▶ [REQUIREMENT]: The line that contains "export ABC_AREA = 1" marks the end: retype the data below exactly from its first line through that line.

>>

### config.mk
export PLATFORM = sky130hd
export DESIGN_NAME = mux8_rr_scheduler
export DESIGN_NICKNAME = d
export VERILOG_FILES = /design/src/rtl/mux8_rr_scheduler.sv
export SDC_FILE = /design/constraint.sdc
export NUM_CORES = 1
export LEC_CHECK = 0
export ABC_AREA = 1
export BUFFER_PORTS_ARGS = -buffer_cell sky130_fd_sc_hd__buf_2
export CORE_UTILIZATION = 40
export DETAILED_ROUTE_END_ITERATION = 8
export HOLD_SLACK_MARGIN = 0.02
export PLACE_DENSITY_LB_ADDON = 0.05
export SETUP_SLACK_MARGIN = 0.4
export SLEW_MARGIN = 20
export SYNTH_ARGS = -nofsm -noshare
export SYNTH_HDL_FRONTEND = slang
export SYNTH_SLANG_ARGS = --single-unit
### constraint.sdc
create_clock -name clk -period 3.1 [get_ports clk]
set_input_delay 0.155 -clock clk [delete_from_list [all_inputs] [get_ports clk]]
set_output_delay 0.155 -clock clk [all_outputs]
set_load 0.01 [all_outputs]
==> config.mk <==
export PLATFORM = sky130hd
export DESIGN_NAME = matrix_writer
export DESIGN_NICKNAME = d
export VERILOG_FILES = /design/src/rtl/matrix_writer.sv
export SDC_FILE = /design/constraint.sdc
export NUM_CORES = 1
export LEC_CHECK = 0
export CAP_MARGIN = 10
export CORE_MARGIN = 1.5
export CORE_UTILIZATION = 30
export DETAILED_ROUTE_END_ITERATION = 12
export PLACE_DENSITY = 0.55
export SLEW_MARGIN = 20
export SYNTH_ARGS = -nofsm -noshare
export SYNTH_HDL_FRONTEND = slang
export SYNTH_SLANG_ARGS = --single-unit
==> constraint.sdc <==
create_clock -name clock -period 1.88 [get_ports clock]
set_clock_uncertainty 0.15 [all_clocks]
set_input_delay 0.282 -clock clock [delete_from_list [all_inputs] [get_ports clock]]
set_output_delay 0.282 -clock clock [all_outputs]
set_load 0.005 [all_outputs]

<<

▶ [WRITTEN REPLY]:
### config.mk
export PLATFORM = sky130hd
export DESIGN_NAME = mux8_rr_scheduler
export DESIGN_NICKNAME = d
export VERILOG_FILES = /design/src/rtl/mux8_rr_scheduler.sv
export SDC_FILE = /design/constraint.sdc
export NUM_CORES = 1
export LEC_CHECK = 0
export ABC_AREA = 1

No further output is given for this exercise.